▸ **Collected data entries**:
--- run.sh ---
#!/bin/bash
# OpenROAD 26Q1-2900-gdf79404cd8, Yosys 0.63+post, stock flow scripts
make -C /OpenROAD-flow-scripts/flow DESIGN_CONFIG=/design/flow/config.mk WORK_HOME=/design/flow/orfs finish
--- config.mk ---
export PLATFORM = sky130hd
export DESIGN_NAME = cache_controller
export DESIGN_NICKNAME = cache_controller
export VERILOG_FILES = /design/flow/design.v
export SDC_FILE = /design/flow/constraint.sdc
export NUM_CORES = 4
export LEC_CHECK = 1
export CORE_AREA = 10 10 92 92
export DIE_AREA = 0 0 102 102
--- constraint.sdc ---
current_design cache_controller

set clk_period 1.0
set clk_io_pct 0.2

create_clock -name clk0 -period $clk_period [get_ports {clk}]

set non_clock_inputs [all_inputs -no_clocks]
set_input_delay [expr $clk_period * $clk_io_pct] -clock clk0 $non_clock_inputs
set_output_delay [expr $clk_period * $clk_io_pct] -clock clk0 [all_outputs]
--- design.v ---
module cache_controller(
    rd, wr, hit_c0, hit_c1, dirty_c0, dirty_c1, valid_c0, valid_c1,      
    busy, offset, stall_in,                                              
    enable_c0, enable_c1, comp, write, mem_wr, mem_rd, valid_in,         
    cache_hit, done, word_m, word_c, stall_out, target,                  
    clk, rst);                                                           
        input 
            rd,          
            wr,          
            hit_c0,      
            hit_c1,      
            dirty_c0,    
            dirty_c1,    
            valid_c0,    
            valid_c1,    
            stall_in;    
        input [3:0] 
            busy;        
        input [2:0] 
            offset;      
        input 
            clk,         
            rst;         
        output reg
            enable_c0,   
            enable_c1,   
            target,      
            comp,        
            write,       
            mem_wr,      
            mem_rd,      
            valid_in,    
            cache_hit,   
            stall_out,   
            done;        
        output reg [1:0] 
            word_m,      
            word_c;      
      wire in_victimway;
      wire victimway;
      assign in_victimway = (done ? ~victimway : victimway);
      dff VICTIMWAY(.q(victimway), .d(in_victimway), .clk(clk), .rst(rst));
        wire [3:0] cur_state;
        reg  [3:0] next_state;
        dff STATE [3:0] (.q(cur_state), .d(next_state), .clk(clk), .rst(rst));
        always @(*) begin
            case (cur_state)
                4'd0: begin
                    enable_c0    = (rd | wr);
                    enable_c1    = (rd | wr);
                    comp         = (rd | wr);
                    write        = wr;
                    mem_wr       = 1'b0;
                    mem_rd       = 1'b0;
                    valid_in     = (rd | wr);
                    done         = rd ? ((hit_c0 & valid_c0) | (hit_c1 & valid_c1)) : 1'b0;
                    cache_hit    = (hit_c0 & valid_c0) | (hit_c1 & valid_c1);
                    word_m       = offset[2:1];
                    word_c       = offset[2:1];
                    stall_out    = rd ? (!((hit_c0 & valid_c0) | (hit_c1 & valid_c1))) : wr;
                    target       = ((valid_c0 & valid_c1) ? victimway : (!valid_c0 ? 1'b0 : 1'b1));
                    next_state = (!(rd | wr) ? 4'd0 :                                                            
                                 (((hit_c0 & valid_c0) | (hit_c1 & valid_c1)) ? (rd ? 4'd0 : 4'd2) :             
                                 (((valid_c0 & valid_c1) & (victimway ? dirty_c1 : dirty_c0)) ? 4'd3 : 4'd7)));  
                end
                4'd1: begin
                    enable_c0    = 1'b1;
                    enable_c1    = 1'b1;
                    comp         = 1'b1;
                    write        = wr;
                    mem_wr       = 1'b0;
                    mem_rd       = 1'b0;
                    valid_in     = 1'b1;
                    done         = rd;
                    cache_hit    = 1'b0;
                    word_m       = offset[2:1];
                    word_c       = offset[2:1];
                    stall_out    = !rd;
                    next_state = rd ? 4'd0 : 4'd2;
                end
                4'd2: begin
                    enable_c0    = 1'b0;
                    enable_c1    = 1'b0;
                    comp         = 1'b1;
                    write        = 1'b0;
                    mem_wr       = 1'b0;
                    mem_rd       = 1'b0;
                    valid_in     = 1'b1;
                    done         = 1'b1;
                    word_m       = offset[2:1];
                    word_c       = offset[2:1];
                    stall_out    = 1'b0;
                    next_state = 4'd0;
                end
                4'd3: begin
                    enable_c0    = 1'b1;
                    enable_c1    = 1'b1;
                    comp         = 1'b0;
                    write        = 1'b0;
                    mem_wr       = 1'b1;
                    mem_rd       = 1'b0;
                    valid_in     = 1'b1;
                    done         = 1'b0;
                    word_m       = 2'b00;
                    word_c       = 2'b00;
                    stall_out    = 1'b1;
                    next_state = 4'd4;
                end
                4'd4: begin
                    enable_c0    = 1'b1;
                    enable_c1    = 1'b1;
                    comp         = 1'b0;
                    write        = 1'b0;
                    mem_wr       = 1'b1;
                    mem_rd       = 1'b0;
                    valid_in     = 1'b1;
                    done         = 1'b0;
                    word_m       = 2'b01;
                    word_c       = 2'b01;
                    stall_out    = 1'b1;
                    next_state = 4'd5;
                end
                4'd5: begin
                    enable_c0    = 1'b1;
                    enable_c1    = 1'b1;
                    comp         = 1'b0;
                    write        = 1'b0;
                    mem_wr       = 1'b1;
                    mem_rd       = 1'b0;
                    valid_in     = 1'b1;
                    done         = 1'b0;
                    word_m       = 2'b10;
                    word_c       = 2'b10;
                    stall_out    = 1'b1;
                    next_state = 4'd6;
                end
                4'd6: begin
                    enable_c0    = 1'b1;
                    enable_c1    = 1'b1;
                    comp         = 1'b0;
                    write        = 1'b0;
                    mem_wr       = 1'b1;
                    mem_rd       = 1'b0;
                    valid_in     = 1'b1;
                    done         = 1'b0;
                    word_m       = 2'b11;
                    word_c       = 2'b11;
                    stall_out    = 1'b1;
                    next_state = (|busy ? 4'd6 : 4'd7);
                end
                4'd7: begin
                    enable_c0    = 1'b0;
                    enable_c1    = 1'b0;
                    comp         = 1'b0;
                    write        = 1'b0;
                    mem_wr       = 1'b0;
                    mem_rd       = 1'b1;
                    valid_in     = 1'b0;
                    done         = 1'b0;
                    word_m       = 2'b00;
                    word_c       = offset[2:1];
                    stall_out    = 1'b1;
                    next_state = 4'd8;
                end
                4'd8: begin
                    enable_c0    = 1'b0;
                    enable_c1    = 1'b0;
                    comp         = 1'b0;
                    write        = 1'b0;
                    mem_wr       = 1'b0;
                    mem_rd       = 1'b1;
                    valid_in     = 1'b0;
                    done         = 1'b0;
                    word_m       = 2'b01;
                    word_c       = offset[2:1];
                    stall_out    = 1'b1;
                    next_state = 4'd9;
                end
                4'd9: begin
                    enable_c0    = !target;
                    enable_c1    = target;
                    comp         = 1'b0;
                    write        = 1'b1;
                    mem_wr       = 1'b0;
                    mem_rd       = 1'b1;
                    valid_in     = 1'b1;
                    done         = 1'b0;
                    word_m       = 2'b10;
                    word_c       = 2'b00;
                    stall_out    = 1'b1;
                    next_state = 4'd10;
                end
                4'd10: begin
                    enable_c0    = !target;
                    enable_c1    = target;
                    comp         = 1'b0;
                    write        = 1'b1;
                    mem_wr       = 1'b0;
                    mem_rd       = 1'b1;
                    valid_in     = 1'b1;
                    done         = 1'b0;
                    word_m       = 2'b11;
                    word_c       = 2'b01;
                    stall_out    = 1'b1;
                    next_state = 4'd11;
                end
                4'd11: begin
                    enable_c0    = !target;
                    enable_c1    = target;
                    comp         = 1'b0;
                    write        = 1'b1;
                    mem_wr       = 1'b0;
                    mem_rd       = 1'b0;
                    valid_in     = 1'b1;
                    done         = 1'b0;
                    word_m       = offset[2:1];
                    word_c       = 2'b10;
                    stall_out    = 1'b1;
                    next_state = 4'd12;
                end
                4'd12: begin
                    enable_c0    = !target;
                    enable_c1    = target;
                    comp         = 1'b0;
                    write        = 1'b1;
                    mem_wr       = 1'b0;
                    mem_rd       = 1'b0;
                    valid_in     = 1'b1;
                    done         = 1'b0;
                    word_m       = offset[2:1];
                    word_c       = 2'b11;
                    stall_out    = 1'b1;
                    next_state = 4'd13;
                end
                4'd13: begin
                    enable_c0    = !target;
                    enable_c1    = target;
                    comp         = 1'b0;
                    write        = 1'b0;
                    mem_wr       = 1'b0;
                    mem_rd       = 1'b0;
                    valid_in     = 1'b1;
                    done         = 1'b0;
                    word_m       = offset[2:1];
                    word_c       = offset[2:1];
                    stall_out    = 1'b1;
                    next_state = (|busy ? 4'd13 : 4'd1);
                end
                default: begin
                end
            endcase
        end
endmodule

▸ **Task prompt**: Search the entries above for the word "expr" and copy each line where it appears.

▸ **Answer box**:
set_input_delay [expr $clk_period * $clk_io_pct] -clock clk0 $non_clock_inputs
set_output_delay [expr $clk_period * $clk_io_pct] -clock clk0 [all_outputs]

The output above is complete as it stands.